João também conta que estão planejando a montagem de um espetáculo chamado “Kaiumá, a fronteira”, guardado a sete chaves há muito tempo. O número irá tratar de preservação ambiental e ecologia, e para a montagem serão utilizadas lendas indígenas como pano de fundo. Segundo ele, “é um grito de alerta de como a natureza e cada ser vivo é importante para a nossa própria existência”. A expectativa é de que possam anunciar em setembro a data de estreia, se a situação do país permitir.


Ataques à cultura 

Não é de hoje que a cultura tem sido alvo de diversos ataques, mas no governo Bolsonaro isso intensificou-se, a começar pela extinção do Ministério da Cultura em 2 de janeiro de 2019, transformando-o em uma Secretaria subordinada ao Ministério da Economia. 


As constantes tentativas de desmonte são vistas com indignação por Bachilli, que a utiliza como instrumento para o fortalecimento da resistência. “Nunca vão conseguir [acabar com a cultura] porque ela só se fortalece com tudo isso. Ela é o combustível para a gente vir com mais força ainda, com novas ideias e com poder crítico, que é o que assusta esse pessoal. A cultura mete medo, a arte mete medo, porque faz pensar, faz refletir.” 


O Tholl, nos seus 20 anos de trajetória, passou por muitos governos e sentiu diretamente cada mudança em relação à gestão do setor de entretenimento ao longo dos anos. E, de acordo com João, a situação começou a decair no governo Temer, culminando, agora, no que ele pensa ser “uma falta de respeito, um absurdo”. 
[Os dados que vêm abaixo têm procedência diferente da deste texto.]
==> src/rtl/replay_memory_v3_pkg.sv <==
// Shared types and constants for the Dyna-Q replay memory.
// Holds field widths, buffer geometry, LFSR polynomial/seed, the action
// encoding, the stored transition record and the sampler state encoding.
package replay_memory_v3_pkg;

  localparam int LOCATION_LENGTH = 8;
  localparam int REWARD_LENGTH   = 11;
  localparam int DEPTH           = 16;
  localparam int ADDR_LENGTH     = $clog2(DEPTH);
  localparam int LFSR_LENGTH     = 16;
  localparam int MAX_TRIES       = 8;

  // x^16 + x^14 + x^13 + x^11 + 1 in right-shifting Galois form
  localparam logic [LFSR_LENGTH-1:0] LFSR_SEED = 16'hACE1;
  localparam logic [LFSR_LENGTH-1:0] LFSR_TAPS = 16'hB400;

  typedef enum logic [1:0] {
    ACT_UP    = 2'd0,
    ACT_DOWN  = 2'd1,
    ACT_LEFT  = 2'd2,
    ACT_RIGHT = 2'd3
  } action_t;

  typedef logic        [LOCATION_LENGTH-1:0] loc_t;
  typedef logic signed [REWARD_LENGTH-1:0]   reward_t;
  typedef logic        [ADDR_LENGTH-1:0]     addr_t;
  typedef logic        [ADDR_LENGTH:0]       cnt_t;

  typedef struct packed {
    loc_t    loc;
    action_t act;
    loc_t    nloc;
    reward_t rew;
  } entry_t;

  typedef enum logic [1:0] {
    S_IDLE   = 2'd0,
    S_SEARCH = 2'd1,
    S_READ   = 2'd2
  } samp_state_t;

endpackage

==> src/rtl/replay_memory_v3_if.sv <==
// Bus between the agent / planning datapath and the replay memory.
// master: agent side (drives write strobes, flush, sample requests)
// slave : replay memory (drives sample data, busy/valid, count/full)
interface replay_memory_v3_if;
  import replay_memory_v3_pkg::*;

  logic    w_en;
  loc_t    current_location;
  loc_t    n_location;
  action_t action;
  logic    w_en_2;
  loc_t    next_location;
  reward_t reward;
  logic    flush;
  logic    sample_req;
  logic    sample_busy;
  logic    sample_valid;
  loc_t    sample_location;
  action_t sample_action;
  loc_t    sample_n_location;
  reward_t sample_reward;
  cnt_t    count;
  logic    full;

  modport master (
    output w_en, current_location, n_location, action,
    output w_en_2, next_location, reward, flush, sample_req,
    input  sample_busy, sample_valid, sample_location, sample_action,
    input  sample_n_location, sample_reward, count, full
  );

  modport slave (
    input  w_en, current_location, n_location, action,
    input  w_en_2, next_location, reward, flush, sample_req,
    output sample_busy, sample_valid, sample_location, sample_action,
    output sample_n_location, sample_reward, count, full
  );

endinterface

==> src/rtl/replay_memory_v3_lfsr.sv <==
// Galois LFSR, free running: advances every clock, loads SEED on reset.
// Ports: clk, reset (async, active low), q = low OUT_W bits of the state.
module lfsr_galois #(
  parameter int               WIDTH = 16,
  parameter logic [WIDTH-1:0] SEED  = 16'hACE1,
  parameter logic [WIDTH-1:0] TAPS  = 16'hB400,
  parameter int               OUT_W = WIDTH
) (
  input  logic             clk,
  input  logic             reset,
  output logic [OUT_W-1:0] q
);

  logic [WIDTH-1:0] state;

  always_ff @(posedge clk or negedge reset) begin
    if (!reset) state <= SEED;
    else        state <= (state >> 1) ^ (state[0] ? TAPS : '0);
  end

  assign q = state[OUT_W-1:0];

endmodule

==> src/rtl/replay_memory_v3.sv <==
// Replay memory: DEPTH-entry circular store of Dyna-Q transitions with an
// LFSR-driven random sampler for the planning loop.
// Ports: clk, reset (async, active low), bus (replay_memory_v3_if.slave).
//  Write: w_en stages (location, action) when the robot moved; w_en_2
//  commits the staged pair with next_location/reward. flush clears contents.
//  Sample: sample_req starts a search; sample_valid pulses with the entry.
module replay_memory_v3
  import replay_memory_v3_pkg::*;
(
  input  logic                clk,
  input  logic                reset,
  replay_memory_v3_if.slave   bus
);

  localparam int TRY_W = (MAX_TRIES > 1) ? $clog2(MAX_TRIES) : 1;
  typedef logic [TRY_W-1:0] try_t;
  localparam try_t  TRY_LAST   = try_t'(MAX_TRIES - 1);
  localparam try_t  TRY_ONE    = try_t'(1);
  localparam addr_t ADDR_ONE   = addr_t'(1);
  localparam cnt_t  CNT_ONE    = cnt_t'(1);
  localparam cnt_t  COUNT_FULL = cnt_t'(DEPTH);

  // ---------------- write side ----------------
  logic    pending;
  loc_t    stg_loc;
  action_t stg_act;
  addr_t   wr_ptr;
  cnt_t    count_q;
  entry_t  mem [DEPTH];
  entry_t  wr_entry;

  logic stage, commit;
  assign stage  = bus.w_en && (bus.current_location != bus.n_location);
  assign commit = bus.w_en_2 && pending;

  // commit always uses the pair staged before this edge, so a same-cycle
  // stage lands in the registers only after the old pair is written
  assign wr_entry.loc  = stg_loc;
  assign wr_entry.act  = stg_act;
  assign wr_entry.nloc = bus.next_location;
  assign wr_entry.rew  = bus.reward;

  always_ff @(posedge clk or negedge reset) begin
    if (!reset) begin
      pending <= 1'b0;
      stg_loc <= '0;
      stg_act <= ACT_UP;
      wr_ptr  <= '0;
      count_q <= '0;
    end else if (bus.flush) begin
      pending <= 1'b0;
      wr_ptr  <= '0;
      count_q <= '0;
    end else begin
      if (commit) begin
        wr_ptr <= wr_ptr + ADDR_ONE;
        if (count_q != COUNT_FULL) count_q <= count_q + CNT_ONE;
      end
      if (stage) begin
        stg_loc <= bus.current_location;
        stg_act <= bus.action;
        pending <= 1'b1;
      end else if (commit) begin
        pending <= 1'b0;
      end
    end
  end

  // storage array is intentionally left unreset
  always_ff @(posedge clk) begin
    if (commit && !bus.flush) mem[wr_ptr] <= wr_entry;
  end

  // ---------------- sampler ----------------
  addr_t rnd;

  lfsr_galois #(
    .WIDTH (LFSR_LENGTH),
    .SEED  (LFSR_SEED),
    .TAPS  (LFSR_TAPS),
    .OUT_W (ADDR_LENGTH)
  ) u_lfsr (
    .clk   (clk),
    .reset (reset),
    .q     (rnd)
  );

  samp_state_t state, state_n;
  try_t        tries, tries_n;
  addr_t       idx, idx_n;
  entry_t      samp_q;
  logic        samp_vld_q;

  always_comb begin
    state_n = state;
    tries_n = tries;
    idx_n   = idx;
    unique case (state)
      S_IDLE: begin
        if (bus.sample_req && (count_q != '0)) begin
          state_n = S_SEARCH;
          tries_n = '0;
        end
      end
      S_SEARCH: begin
        if ({1'b0, rnd} < count_q) begin
          idx_n   = rnd;
          state_n = S_READ;
        end else if (tries == TRY_LAST) begin
          // give up on random hits; newest entry is always valid
          idx_n   = wr_ptr - ADDR_ONE;
          state_n = S_READ;
        end else begin
          tries_n = tries + TRY_ONE;
        end
      end
      S_READ:  state_n = S_IDLE;
      default: state_n = S_IDLE;
    endcase
    if (bus.flush) state_n = S_IDLE;
  end

  always_ff @(posedge clk or negedge reset) begin
    if (!reset) begin
      state      <= S_IDLE;
      tries      <= '0;
      idx        <= '0;
      samp_q     <= '0;
      samp_vld_q <= 1'b0;
    end else begin
      state      <= state_n;
      tries      <= tries_n;
      idx        <= idx_n;
      // read sees the array before any same-edge write
      samp_vld_q <= (state == S_READ) && !bus.flush;
      if ((state == S_READ) && !bus.flush) samp_q <= mem[idx];
    end
  end

  assign bus.sample_busy       = (state != S_IDLE);
  assign bus.sample_valid      = samp_vld_q;
  assign bus.sample_location   = samp_q.loc;
  assign bus.sample_action     = samp_q.act;
  assign bus.sample_n_location = samp_q.nloc;
  assign bus.sample_reward     = samp_q.rew;
  assign bus.count             = count_q;
  assign bus.full              = (count_q == COUNT_FULL);

endmodule

==> src/flat_wrapper.sv <==
// flat-port wrapper written by rule: the top's interface ports become plain ports
module replay_memory_v3_flat import replay_memory_v3_pkg::*;
  (clk, reset, bus_w_en, bus_current_location, bus_n_location, bus_action, bus_w_en_2, bus_next_location, bus_reward, bus_flush, bus_sample_req, bus_sample_busy, bus_sample_valid, bus_sample_location, bus_sample_action, bus_sample_n_location, bus_sample_reward, bus_count, bus_full);
  replay_memory_v3_if bus_i ();
  input  logic clk;
  input  logic reset;
  input wire logic [$bits(bus_i.w_en)-1:0] bus_w_en;
  input wire logic [$bits(bus_i.current_location)-1:0] bus_current_location;
  input wire logic [$bits(bus_i.n_location)-1:0] bus_n_location;
  input wire logic [$bits(bus_i.action)-1:0] bus_action;
  input wire logic [$bits(bus_i.w_en_2)-1:0] bus_w_en_2;
  input wire logic [$bits(bus_i.next_location)-1:0] bus_next_location;
  input wire logic [$bits(bus_i.reward)-1:0] bus_reward;
  input wire logic [$bits(bus_i.flush)-1:0] bus_flush;
  input wire logic [$bits(bus_i.sample_req)-1:0] bus_sample_req;
  output wire logic [$bits(bus_i.sample_busy)-1:0] bus_sample_busy;
  output wire logic [$bits(bus_i.sample_valid)-1:0] bus_sample_valid;
  output wire logic [$bits(bus_i.sample_location)-1:0] bus_sample_location;
  output wire logic [$bits(bus_i.sample_action)-1:0] bus_sample_action;
  output wire logic [$bits(bus_i.sample_n_location)-1:0] bus_sample_n_location;
  output wire logic [$bits(bus_i.sample_reward)-1:0] bus_sample_reward;
  output wire logic [$bits(bus_i.count)-1:0] bus_count;
  output wire logic [$bits(bus_i.full)-1:0] bus_full;
  assign bus_i.w_en = bus_w_en;
  assign bus_i.current_location = bus_current_location;
  assign bus_i.n_location = bus_n_location;
  assign bus_i.action = bus_action;
  assign bus_i.w_en_2 = bus_w_en_2;
  assign bus_i.next_location = bus_next_location;
  assign bus_i.reward = bus_reward;
  assign bus_i.flush = bus_flush;
  assign bus_i.sample_req = bus_sample_req;
  assign bus_sample_busy = bus_i.sample_busy;
  assign bus_sample_valid = bus_i.sample_valid;
  assign bus_sample_location = bus_i.sample_location;
  assign bus_sample_action = bus_i.sample_action;
  assign bus_sample_n_location = bus_i.sample_n_location;
  assign bus_sample_reward = bus_i.sample_reward;
  assign bus_count = bus_i.count;
  assign bus_full = bus_i.full;
  replay_memory_v3 u_core (.clk(clk), .reset(reset), .bus(bus_i));
endmodule
==> config.mk <==
export PLATFORM = sky130hd
export DESIGN_NAME = replay_memory_v3_flat
export DESIGN_NICKNAME = d
export VERILOG_FILES = /design/src/rtl/replay_memory_v3_pkg.sv /design/src/rtl/replay_memory_v3_if.sv /design/src/rtl/replay_memory_v3_lfsr.sv /design/src/rtl/replay_memory_v3.sv /design/src/flat_wrapper.sv
export SDC_FILE = /design/constraint.sdc
export NUM_CORES = 1
export LEC_CHECK = 0
export BUFFER_PORTS_ARGS = -buffer_cell sky130_fd_sc_hd__buf_2
export CAP_MARGIN = 20
export CORE_MARGIN = 8
export CORE_UTILIZATION = 57
export DETAILED_ROUTE_END_ITERATION = 8
export PLACE_DENSITY = 0.74
export SYNTH_ARGS = -nofsm -noshare
export SYNTH_HDL_FRONTEND = slang
export SYNTH_SLANG_ARGS = --single-unit
==> constraint.sdc <==
create_clock -name clk -period 3 [get_ports clk]
set_input_delay 0.6 -clock clk [delete_from_list [all_inputs] [get_ports clk]]
set_output_delay 0.6 -clock clk [all_outputs]
set_load 0.05 [all_outputs]
==> results of run 1 <==
==> final cells by class <==
type                    instances  area, sq um  area share
repair buffers                133          943      0.0397
flip-flops and latches        539        15800       0.667
clock buffers                  64         1390      0.0585
well taps                     468          586      0.0247
clock inverters                31          229     0.00965
inverters                       9         33.8     0.00142
multi-input cells             515         4730       0.199
==> timing repair <==
action / CTS / global route
resized for setup: 0 / 0
hold buffers: 1 / 0
hold endpoints to repair: 16 / 0
endpoints found under the setup margin: 0 / 0
--- config.mk ---
export PLATFORM = sky130hd
export DESIGN_NAME = fu_addsub32_seq
export DESIGN_NICKNAME = d
export VERILOG_FILES = /design/src/rtl/fu_addsub32_seq.sv
export SDC_FILE = /design/constraint.sdc
export NUM_CORES = 1
export LEC_CHECK = 0
export CELL_PAD_IN_SITES_DETAIL_PLACEMENT = 0
export CELL_PAD_IN_SITES_GLOBAL_PLACEMENT = 1
export CORE_MARGIN = 2
export CORE_UTILIZATION = 29
export DETAILED_ROUTE_END_ITERATION = 6
export GPL_TIMING_DRIVEN = 1
export PLACE_DENSITY = 0.78
export SLEW_MARGIN = 20
export SYNTH_ARGS = -nofsm -noshare
export SYNTH_HDL_FRONTEND = slang
export SYNTH_SLANG_ARGS = --single-unit
export TNS_END_PERCENT = 30
--- constraint.sdc ---
create_clock -name clk -period 1.5 [get_ports clk]
set_input_delay 0.3 -clock clk [delete_from_list [all_inputs] [get_ports clk]]
set_output_delay 0.3 -clock clk [all_outputs]
set_load 0.02 [all_outputs]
Não bastando as reduções de verbas para a pasta de cultura, o governo tem trabalhado para criminalizar o artista, sem considerar os benefícios à economia e o sustento a muitas famílias.

 

“Cultura não é lazer para quem faz, é trabalho. É que é tão gostoso, tão prazeroso, que acaba aparecendo, mas não é. É porque a gente faz com amor, tendo ou não dinheiro. É isso que difere, mas é um trabalho como qualquer outro. Teve, em uma época, uma crítica ferrenha de um segmento aqui de Pelotas, que dizia que não gostava do grupo porque o Tholl ganha dinheiro. Mas as pessoas vão se vestir, comer e pagar o aluguel com o quê? Com amor? Mas com o tempo isso foi se desmistificando”. 
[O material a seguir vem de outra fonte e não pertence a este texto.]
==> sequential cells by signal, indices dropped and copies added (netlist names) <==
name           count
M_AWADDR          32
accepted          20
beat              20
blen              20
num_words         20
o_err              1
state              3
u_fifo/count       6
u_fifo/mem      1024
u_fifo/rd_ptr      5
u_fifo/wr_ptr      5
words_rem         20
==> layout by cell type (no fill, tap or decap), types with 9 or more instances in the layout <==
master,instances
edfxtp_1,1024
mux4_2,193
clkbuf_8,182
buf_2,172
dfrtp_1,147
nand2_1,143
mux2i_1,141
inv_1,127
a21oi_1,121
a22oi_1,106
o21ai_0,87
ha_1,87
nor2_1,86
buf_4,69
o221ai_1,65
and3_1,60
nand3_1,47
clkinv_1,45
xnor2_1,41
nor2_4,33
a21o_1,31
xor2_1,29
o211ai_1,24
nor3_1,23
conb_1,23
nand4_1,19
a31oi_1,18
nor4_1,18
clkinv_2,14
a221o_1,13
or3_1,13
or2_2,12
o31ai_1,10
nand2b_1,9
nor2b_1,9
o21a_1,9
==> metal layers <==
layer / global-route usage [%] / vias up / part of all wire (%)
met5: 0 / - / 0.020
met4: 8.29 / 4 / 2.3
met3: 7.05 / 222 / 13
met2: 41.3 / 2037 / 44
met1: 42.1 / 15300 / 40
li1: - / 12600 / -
[src/flat_wrapper.sv]
// flat-port wrapper written by rule: the top's interface ports become plain ports
module mux2_rr_arbiter_flat import mux2_rr_arbiter_pkg::*;
#(
  parameter int WIDTH     = WIDTH_DEF,
  parameter int BURST_MAX = BURST_MAX_DEF
)
  (clk, rst_n, bus_req_a, bus_data_a, bus_req_b, bus_data_b, bus_out_ready, bus_gnt_a, bus_gnt_b, bus_sel, bus_out_valid, bus_out_data);
  mux2_rr_arbiter_if #(.WIDTH(WIDTH)) bus_i ();
  input  logic clk;
  input  logic rst_n;
  input wire logic [$bits(bus_i.req_a)-1:0] bus_req_a;
  input wire logic [$bits(bus_i.data_a)-1:0] bus_data_a;
  input wire logic [$bits(bus_i.req_b)-1:0] bus_req_b;
  input wire logic [$bits(bus_i.data_b)-1:0] bus_data_b;
  input wire logic [$bits(bus_i.out_ready)-1:0] bus_out_ready;
  output wire logic [$bits(bus_i.gnt_a)-1:0] bus_gnt_a;
  output wire logic [$bits(bus_i.gnt_b)-1:0] bus_gnt_b;
  output wire logic [$bits(bus_i.sel)-1:0] bus_sel;
  output wire logic [$bits(bus_i.out_valid)-1:0] bus_out_valid;
  output wire logic [$bits(bus_i.out_data)-1:0] bus_out_data;
  assign bus_i.req_a = bus_req_a;
  assign bus_i.data_a = bus_data_a;
  assign bus_i.req_b = bus_req_b;
  assign bus_i.data_b = bus_data_b;
  assign bus_i.out_ready = bus_out_ready;
  assign bus_gnt_a = bus_i.gnt_a;
  assign bus_gnt_b = bus_i.gnt_b;
  assign bus_sel = bus_i.sel;
  assign bus_out_valid = bus_i.out_valid;
  assign bus_out_data = bus_i.out_data;
  mux2_rr_arbiter #(.WIDTH(WIDTH), .BURST_MAX(BURST_MAX)) u_core (.clk(clk), .rst_n(rst_n), .bus(bus_i));
endmodule
[config.mk]
export PLATFORM = sky130hd
export DESIGN_NAME = mux2_rr_arbiter_flat
export DESIGN_NICKNAME = d
export VERILOG_FILES = /design/src/rtl/mux2_rr_arbiter_pkg.sv /design/src/rtl/mux2_rr_arbiter_if.sv /design/src/rtl/mux2.sv /design/src/rtl/mux2_rr_arbiter_rr_pick2.sv /design/src/rtl/mux2_rr_arbiter.sv /design/src/flat_wrapper.sv
export SDC_FILE = /design/constraint.sdc
export NUM_CORES = 1
export LEC_CHECK = 0
export BUFFER_PORTS_ARGS = -buffer_cell sky130_fd_sc_hd__clkbuf_2
export CAP_MARGIN = 20
export CORE_UTILIZATION = 46
export DETAILED_ROUTE_END_ITERATION = 8
export GPL_TIMING_DRIVEN = 1
export PLACE_DENSITY_LB_ADDON = 0.3
export REMOVE_ABC_BUFFERS = 1
export SLEW_MARGIN = 20
export SYNTH_ARGS = -nofsm -noshare
export SYNTH_HDL_FRONTEND = slang
export SYNTH_SLANG_ARGS = --single-unit
export TNS_END_PERCENT = 100
[constraint.sdc]
create_clock -name clk -period 1.6 [get_ports clk]
set_input_delay 0.32 -clock clk [delete_from_list [all_inputs] [get_ports clk]]
set_output_delay 0.32 -clock clk [all_outputs]
set_load 0.01 [all_outputs]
Uma melhoria no cenário, conforme aponta, virá somente quando houver um governo que respeite a cultura e a arte de forma digna. “A arte gera muito trabalho. Se não me engano, o entretenimento, em geral e seus segmentos, é o terceiro maior gerador de empregos. Por trás de uma produção, o que a gente contrata de gente, gera trabalho para pessoas de vários segmentos quando vai montar um espetáculo, é muito grande. Quando tiver o respeito que precisa ter, vai melhorar de novo, mas a cultura nunca vai acabar, porque sempre vai ter um espaço onde o artista vai se manifestar”.